Alternatively, an optical head and a magnetic head may be integrated into a single unit. An example of such a unit is disclosed in JP-A-2(1990)-18720. Referring to FIGS. 17-20 of the present application, the conventional unit (optical head) disclosed in this Japanese document will now be described below.
As shown in FIG. 17, the conventional apparatus includes a spindle (Sp) for rotating a magneto-optical disk (D) attached thereto, an arm (A) movable in radial directions of the disk (D), a mirror (M) mounted on an end of the arm (A), and a slider (S) supported by the arm (A) via a suspension arm (Sa). The slider (S) is provided with an objective lens (L), as shown in FIG. 18, and a coil block (Cb) disposed immediately under the objective lens (L).
As shown in FIG. 18, the coil block (Cb) includes a supporting base (B) and a coil (C) formed on the bottom surface of the supporting base (B). The supporting base (B), which may be made of silicon, is formed with a through hole (a) which resembles a reversed truncated pyramid. The through hole (a) is provided for allowing the passage of a laser beam converged by the objective lens (L). After passing through the hole (a), the converged laser beam reaches the disk (D) and forms a bright spot (Ls) on the disk.

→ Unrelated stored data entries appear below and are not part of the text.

==> src/hdl/lfc_core.sv <==
// Flag, command and output processing core with Wishbone slave
// How it works
// - Average step counts and sums input value
// - Final step divides, stores quotient, clears total
// - Results go final storage unless redirected
// - Sample taken only when average instruction runs
// - Final processing only while output flag high
// - Ten flags; flags 0, 9 cleared at start
// - User flags kept across table starts
// - False test on flag 0/9 clears it
// - False test leaves user flag unchanged
// - Suppress flag high skips all accumulation
// - Time test: minutes into interval, run command
// - Intervals aligned to midnight, day restarts alignment
// - Code zero true ends current table
// - Subroutine codes call subroutine of that number
// - Port codes set, clear, toggle, pulse ports
// - Then-do true runs block, false skips it
// - ELSE runs on false; END closes branch
// - Operator toggles user flags; tests see them
//
// The Wishbone slave port and the address map were chosen for this implementation.
module lfc_core #(
   parameter int unsigned MINUTE_CYCLES = 32'(lfc_pkg::MINUTE_CYC),
   parameter int unsigned PULSE_CYCLES = 32'(lfc_pkg::PULSE_CYC)
) (
   input wire logic clk_i,
   input wire logic rst_i,
   input wire logic wb_cyc_i,
   input wire logic wb_stb_i,
   input wire logic wb_we_i,
   input wire logic [7:0] wb_adr_i,
   input wire logic [3:0] wb_sel_i,
   input wire logic [31:0] wb_dat_i,
   output logic [31:0] wb_dat_o,
   output logic wb_ack_o,
   output logic [5:0] port_o,
   output lfc_pkg::lfc_call_t call_o,
   output logic table_end_o
);
   typedef enum logic [1:0] {ST_IDLE, ST_DIV, ST_FIN} lfc_state_t;

   lfc_state_t st_q;
   logic ack_q;
   logic [31:0] dat_q;
   logic [9:0] flags_q;
   logic [9:0] flags_d;
   logic [31:0] arg_q;
   logic [31:0] tot_q;
   logic [31:0] cnt_q;
   logic [31:0] res_fin_q;
   logic [31:0] res_in_q;
   logic [10:0] tod_q;
   logic [31:0] min_cnt_q;
   logic [3:0] skip_q;
   logic ended_q;
   logic dest_q;
   logic [5:0] port_q;
   logic [31:0] pcnt_q [lfc_pkg::NPORT];
   logic [31:0] dnum_q;
   logic [31:0] dden_q;
   logic [31:0] drem_q;
   logic [4:0] dcnt_q;
   logic dmode_q;
   logic [10:0] toff_q;
   logic [7:0] tcode_q;
   logic tval_q;
   lfc_pkg::lfc_call_t call_q;
   logic end_q;
   logic [31:0] wmask;
   logic [31:0] rq;
   logic ge;
   logic cmd_v;
   logic cmd_c;
   logic [7:0] cmd_code;
   logic [3:0] fset;
   logic [3:0] fclr;
   logic [31:0] nt;
   logic [31:0] nc;
   lfc_pkg::lfc_instr_t ins;
   lfc_pkg::lfc_targ_t targ;
   lfc_pkg::lfc_status_t stat;

   // Bus handshake
   logic req, busy, is_ins, take, wr, exec, live, div_done, avg_go;
   assign req = wb_cyc_i & wb_stb_i & ~ack_q;
   assign busy = st_q != ST_IDLE;
   assign is_ins = wb_adr_i == lfc_pkg::ADR_INSTR;
   assign take = req & ~(wb_we_i & is_ins & busy);
   assign wr = take & wb_we_i;
   assign wmask = {{8{wb_sel_i[3]}}, {8{wb_sel_i[2]}}, {8{wb_sel_i[1]}}, {8{wb_sel_i[0]}}};
   assign ins = lfc_pkg::lfc_instr_t'(wb_dat_i);
   assign targ = lfc_pkg::lfc_targ_t'(arg_q);
   assign exec = wr & is_ins;
   assign live = exec & (skip_q == 4'h0) & ~ended_q;
   assign div_done = st_q == ST_FIN;
   assign avg_go = live & (ins.op == lfc_pkg::OP_AVG);
   assign wb_ack_o = ack_q;
   assign wb_dat_o = dat_q;
   assign port_o = port_q;
   assign call_o = call_q;
   assign table_end_o = end_q;

   always_ff @(posedge clk_i) begin
      if (rst_i) begin
         ack_q <= 1'b0;
      end else begin
         ack_q <= take;
      end
   end

   always_comb begin
      stat = '0;
      stat.busy = busy;
      stat.ended = ended_q;
      stat.dest = dest_q;
      stat.skip = skip_q;
      stat.port = port_q;
   end

   always_ff @(posedge clk_i) begin
      if (rst_i) begin
         dat_q <= 32'h0;
      end else if (take && !wb_we_i) begin
         case (wb_adr_i)
            lfc_pkg::ADR_FLAGS: dat_q <= {22'h0, flags_q};
            lfc_pkg::ADR_ARG: dat_q <= arg_q;
            lfc_pkg::ADR_STATUS: dat_q <= 32'(stat);
            lfc_pkg::ADR_TOD: dat_q <= {21'h0, tod_q};
            lfc_pkg::ADR_RES_FIN: dat_q <= res_fin_q;
            lfc_pkg::ADR_RES_IN: dat_q <= res_in_q;
            lfc_pkg::ADR_TOTAL: dat_q <= tot_q;
            lfc_pkg::ADR_COUNT: dat_q <= cnt_q;
            default: dat_q <= 32'h0;
         endcase
      end
   end

   always_ff @(posedge clk_i) begin
      if (rst_i) begin
         arg_q <= 32'h0;
      end else if (wr && wb_adr_i == lfc_pkg::ADR_ARG) begin
         arg_q <= (arg_q & ~wmask) | (wb_dat_i & wmask);
      end
   end

   // Command source: direct command or finished time test
   always_comb begin
      cmd_v = 1'b0;
      cmd_c = 1'b0;
      cmd_code = 8'h0;
      if (live && ins.op == lfc_pkg::OP_CMD) begin
         cmd_v = 1'b1;
         cmd_c = ins.cond;
         cmd_code = ins.code;
      end else if (div_done && dmode_q) begin
         cmd_v = 1'b1;
         cmd_c = tval_q && (drem_q[10:0] == toff_q);
         cmd_code = tcode_q;
      end
   end

   // Flags
   always_comb begin
      flags_d = flags_q;
      fset = 4'(cmd_code - lfc_pkg::CC_SET_LO);
      fclr = 4'(cmd_code - lfc_pkg::CC_CLR_LO);
      if (wr && wb_adr_i == lfc_pkg::ADR_FLAGS) begin
         flags_d = flags_q ^ (wb_dat_i[lfc_pkg::NFLAG-1:0] & lfc_pkg::USER_MASK);
      end
      if (exec && ins.op == lfc_pkg::OP_START) begin
         flags_d[lfc_pkg::FLG_OUT] = 1'b0;
         flags_d[lfc_pkg::FLG_SUP] = 1'b0;
      end
      if (cmd_v && cmd_code >= lfc_pkg::CC_SET_LO && cmd_code <= lfc_pkg::CC_SET_HI) begin
         if (cmd_c) begin
            flags_d[fset] = 1'b1;
         end else if (fset == lfc_pkg::FLG_OUT || fset == lfc_pkg::FLG_SUP) begin
            flags_d[fset] = 1'b0;
         end
      end
      if (cmd_v && cmd_c && cmd_code >= lfc_pkg::CC_CLR_LO && cmd_code <= lfc_pkg::CC_CLR_HI) begin
         flags_d[fclr] = 1'b0;
      end
   end

   always_ff @(posedge clk_i) begin
      if (rst_i) begin
         flags_q <= 10'h0;
      end else begin
         flags_q <= flags_d;
      end
   end

   // Branch skipping depth
   always_ff @(posedge clk_i) begin
      if (rst_i) begin
         skip_q <= 4'h0;
      end else if (exec && ins.op == lfc_pkg::OP_START) begin
         skip_q <= 4'h0;
      end else if (exec && ins.op == lfc_pkg::OP_ELSE) begin
         if (skip_q == 4'h1) begin
            skip_q <= 4'h0;
         end else if (skip_q == 4'h0) begin
            skip_q <= 4'h1;
         end
      end else if (exec && ins.op == lfc_pkg::OP_END && skip_q != 4'h0) begin
         skip_q <= skip_q - 4'h1;
      end else if (exec && skip_q != 4'h0 && ins.code == lfc_pkg::CC_THEN &&
                   (ins.op == lfc_pkg::OP_CMD || ins.op == lfc_pkg::OP_TIME)) begin
         skip_q <= skip_q + 4'h1;
      end else if (cmd_v && !cmd_c && cmd_code == lfc_pkg::CC_THEN) begin
         skip_q <= 4'h1;
      end
   end

   // Table end and subroutine calls
   always_ff @(posedge clk_i) begin
      if (rst_i) begin
         ended_q <= 1'b0;
         end_q <= 1'b0;
         call_q <= '0;
      end else begin
         end_q <= cmd_v && cmd_c && cmd_code == lfc_pkg::CC_END;
         if (exec && ins.op == lfc_pkg::OP_START) begin
            ended_q <= 1'b0;
         end else if (cmd_v && cmd_c && cmd_code == lfc_pkg::CC_END) begin
            ended_q <= 1'b1;
         end
         call_q.valid <= cmd_v && cmd_c &&
            ((cmd_code >= lfc_pkg::CC_SUB_LO && cmd_code <= lfc_pkg::CC_SUB_HI) ||
             (cmd_code >= lfc_pkg::CC_SUB2_LO && cmd_code <= lfc_pkg::CC_SUB2_HI));
         call_q.num <= cmd_code;
      end
   end

   // Output ports
   always_ff @(posedge clk_i) begin
      if (rst_i) begin
         port_q <= 6'h0;
         for (int i = 0; i < lfc_pkg::NPORT; i++) begin
            pcnt_q[i] <= 32'h0;
         end
      end else begin
         for (int i = 0; i < lfc_pkg::NPORT; i++) begin
            if (pcnt_q[i] != 32'h0) begin
               pcnt_q[i] <= pcnt_q[i] - 32'h1;
               if (pcnt_q[i] == 32'h1) begin
                  port_q[i] <= 1'b0;
               end
            end
            if (cmd_v && cmd_c) begin
               if (cmd_code == lfc_pkg::CC_PHI + 8'(i + 1)) begin
                  port_q[i] <= 1'b1;
                  pcnt_q[i] <= 32'h0;
               end else if (cmd_code == lfc_pkg::CC_PLO + 8'(i + 1)) begin
                  port_q[i] <= 1'b0;
                  pcnt_q[i] <= 32'h0;
               end else if (cmd_code == lfc_pkg::CC_PTG + 8'(i + 1)) begin
                  port_q[i] <= ~port_q[i];
                  pcnt_q[i] <= 32'h0;
               end else if (cmd_code == lfc_pkg::CC_PPU + 8'(i + 1)) begin
                  port_q[i] <= 1'b1;
                  pcnt_q[i] <= PULSE_CYCLES;
               end
            end
         end
      end
   end

   // Time of day in minutes, wraps at midnight
   always_ff @(posedge clk_i) begin
      if (rst_i) begin
         tod_q <= 11'h0;
         min_cnt_q <= 32'h0;
      end else if (wr && wb_adr_i == lfc_pkg::ADR_TOD) begin
         tod_q <= (wb_dat_i[10:0] < lfc_pkg::DAY_MIN) ? wb_dat_i[10:0] : 11'h0;
         min_cnt_q <= 32'h0;
      end else if (min_cnt_q == MINUTE_CYCLES - 32'h1) begin
         min_cnt_q <= 32'h0;
         tod_q <= (tod_q == lfc_pkg::DAY_MIN - 11'h1) ? 11'h0 : tod_q + 11'h1;
      end else begin
         min_cnt_q <= min_cnt_q + 32'h1;
      end
   end

   always_ff @(posedge clk_i) begin
      if (rst_i) begin
         dest_q <= 1'b0;
      end else if (live && ins.op == lfc_pkg::OP_REDIR) begin
         dest_q <= ins.dest;
      end
   end

   // Accumulation
   always_comb begin
      nt = flags_q[lfc_pkg::FLG_SUP] ? tot_q : tot_q + arg_q;
      nc = flags_q[lfc_pkg::FLG_SUP] ? cnt_q : cnt_q + 32'h1;
   end

   always_ff @(posedge clk_i) begin
      if (rst_i) begin
         tot_q <= 32'h0;
         cnt_q <= 32'h0;
      end else if (avg_go) begin
         if (flags_q[lfc_pkg::FLG_OUT]) begin
            tot_q <= 32'h0;
            cnt_q <= 32'h0;
         end else begin
            tot_q <= nt;
            cnt_q <= nc;
         end
      end
   end

   // Shared divider for averages and interval remainders
   assign rq = {drem_q[30:0], dnum_q[31]};
   assign ge = rq >= dden_q;

   always_ff @(posedge clk_i) begin
      if (rst_i) begin
         st_q <= ST_IDLE;
         dnum_q <= 32'h0;
         dden_q <= 32'h0;
         drem_q <= 32'h0;
         dcnt_q <= 5'h0;
         dmode_q <= 1'b0;
         toff_q <= 11'h0;
         tcode_q <= 8'h0;
         tval_q <= 1'b0;
      end else begin
         case (st_q)
            ST_IDLE: begin
               dcnt_q <= 5'h0;
               drem_q <= 32'h0;
               if (avg_go && flags_q[lfc_pkg::FLG_OUT]) begin
                  st_q <= ST_DIV;
                  dmode_q <= 1'b0;
                  dnum_q <= nt;
                  dden_q <= nc;
               end else if (live && ins.op == lfc_pkg::OP_TIME) begin
                  st_q <= ST_DIV;
                  dmode_q <= 1'b1;
                  dnum_q <= 32'(tod_q);
                  dden_q <= 32'(targ.interval);
                  toff_q <= targ.offset;
                  tcode_q <= ins.code;
                  tval_q <= targ.interval != 11'h0;
               end
            end
            ST_DIV: begin
               dnum_q <= {dnum_q[30:0], ge};
               drem_q <= ge ? rq - dden_q : rq;
               dcnt_q <= dcnt_q + 5'h1;
               if (dcnt_q == lfc_pkg::DIV_LAST) begin
                  st_q <= ST_FIN;
               end
            end
            ST_FIN: st_q <= ST_IDLE;
            default: st_q <= ST_IDLE;
         endcase
      end
   end

   always_ff @(posedge clk_i) begin
      if (rst_i) begin
         res_fin_q <= 32'h0;
         res_in_q <= 32'h0;
      end else if (div_done && !dmode_q) begin
         if (dest_q) begin
            res_in_q <= (dden_q == 32'h0) ? 32'h0 : dnum_q;
         end else begin
            res_fin_q <= (dden_q == 32'h0) ? 32'h0 : dnum_q;
         end
      end
   end
endmodule // lfc_core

The coil (C) arranged on the bottom surface of the supporting base (B) may be formed by printing a selected pattern of a conductive material on the bottom surface of the supporting base (B). As shown in FIG. 20, the coil (C) surrounds the aperture of the through hole (a) that is open in the bottom surface of the supporting base (B). The through hole (a) is arranged to positionally correspond to the nominal optical axis of the objective lens (L).
As shown in FIG. 17, the arm (A) is caused to move radially of the disk (D) by a linear actuator (Ac) such as a voice coil motor. When the apparatus is not operated, the slider (S) is elastically urged to the disk surface by the suspension arm (Sa) to be held in pressed contact with the disk (D). On the other hand, when the disk (D) is caused to rotate at high speed, the slider (S) will float slightly above the disk (D) by a fluid wedge formed between the slider (S) and the disk (D).
As shown in FIG. 17, the conventional apparatus further includes a stationary module (SM) incorporating a laser emitting unit, a detector, a collimator and so on. In operation, a laser beam is emitted from the module (SM) to travel along the arm (A). Then, the laser beam is reflected by the mirror (M) to go along a path perpendicular to the previous path. Consequently, the laser beam enters the objective lens (L) and is converged by the lens. Consequently, a predetermined laser spot (Ls) is formed on the disk (D).
In the conventional apparatus described above, the coil (C) is disposed so adjacent to the disk (D) as to surround the laser spot (Ls). Thus, a magnetic field needed for performing data-recording or data-reading will be properly applied to a region corresponding to the laser spot (Ls) on the disk (D). However, the conventional apparatus has been found disadvantageous in the following point.
As shown in FIG. 18, the coil (C) of the conventional optical head is not provided with a core. With such an arrangement, the magnetic field to be generated by the coil (C) is rendered weaker than the magnetic field to be generated by a coil provided with a core having a high magnetic permeability.
One way to strengthen the magnetic field to be generated by a coil is to increase the number of turns of the coil. However, as the number of the turns of the coil is increased, the resistance of the coil may unfavorably become greater. In such a case, a higher voltage should be supplied to the coil for causing the coil assembly to work properly. Further, a coil with an increased number of turns may fail to provide an expected response as the voltage frequency supplied to the coil becomes higher. Clearly, it is disadvantageous to use such a coil as an external magnetic field generating means for performing recording of data by magnetic field modulation.